*YOUR ASSIGNMENT*
Each entry, from beginning to end, is to be transcribed verbatim.

Data entries
--- config.mk ---
export PLATFORM = sky130hd
export DESIGN_NAME = hmp_port
export DESIGN_NICKNAME = d
export VERILOG_FILES = /design/src/verilog/hmp_pkg.sv /design/src/verilog/hmp_sync.sv /design/src/verilog/hmp_port.sv
export VERILOG_INCLUDE_DIRS = /design/src /design/src/verilog
export SDC_FILE = /design/constraint.sdc
export NUM_CORES = 1
export LEC_CHECK = 0
export ABC_AREA = 1
export BUFFER_PORTS_ARGS = -buffer_cell sky130_fd_sc_hd__buf_4
export CAP_MARGIN = 20
export CELL_PAD_IN_SITES_DETAIL_PLACEMENT = 1
export CELL_PAD_IN_SITES_GLOBAL_PLACEMENT = 1
export CORE_MARGIN = 3
export CORE_UTILIZATION = 38
export DETAILED_ROUTE_END_ITERATION = 10
export GPL_TIMING_DRIVEN = 0
export PLACE_DENSITY = 0.79
export SLEW_MARGIN = 20
export SYNTH_ARGS = -nofsm -noshare
export SYNTH_HDL_FRONTEND = slang
export SYNTH_SLANG_ARGS = --single-unit
export TNS_END_PERCENT = 100
--- constraint.sdc ---
create_clock -name SYS_CLK -period 1.6 [get_ports SYS_CLK]
set_input_delay 0.32 -clock SYS_CLK [delete_from_list [all_inputs] [get_ports SYS_CLK]]
set_output_delay 0.32 -clock SYS_CLK [all_outputs]
set_load 0.01 [all_outputs]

*ANSWER SPACE*
--- config.mk ---
export PLATFORM = sky130hd
export DESIGN_NAME = hmp_port
export DESIGN_NICKNAME = d
export VERILOG_FILES = /design/src/verilog/hmp_pkg.sv /design/src/verilog/hmp_sync.sv /design/src/verilog/hmp_port.sv
export VERILOG_INCLUDE_DIRS = /design/src /design/src/verilog
export SDC_FILE = /design/constraint.sdc
export NUM_CORES = 1
export LEC_CHECK = 0
export ABC_AREA = 1
export BUFFER_PORTS_ARGS = -buffer_cell sky130_fd_sc_hd__buf_4
export CAP_MARGIN = 20
export CELL_PAD_IN_SITES_DETAIL_PLACEMENT = 1
export CELL_PAD_IN_SITES_GLOBAL_PLACEMENT = 1
export CORE_MARGIN = 3
export CORE_UTILIZATION = 38
export DETAILED_ROUTE_END_ITERATION = 10
export GPL_TIMING_DRIVEN = 0
export PLACE_DENSITY = 0.79
export SLEW_MARGIN = 20
export SYNTH_ARGS = -nofsm -noshare
export SYNTH_HDL_FRONTEND = slang
export SYNTH_SLANG_ARGS = --single-unit
export TNS_END_PERCENT = 100
--- constraint.sdc ---
create_clock -name SYS_CLK -period 1.6 [get_ports SYS_CLK]
set_input_delay 0.32 -clock SYS_CLK [delete_from_list [all_inputs] [get_ports SYS_CLK]]
set_output_delay 0.32 -clock SYS_CLK [all_outputs]
set_load 0.01 [all_outputs]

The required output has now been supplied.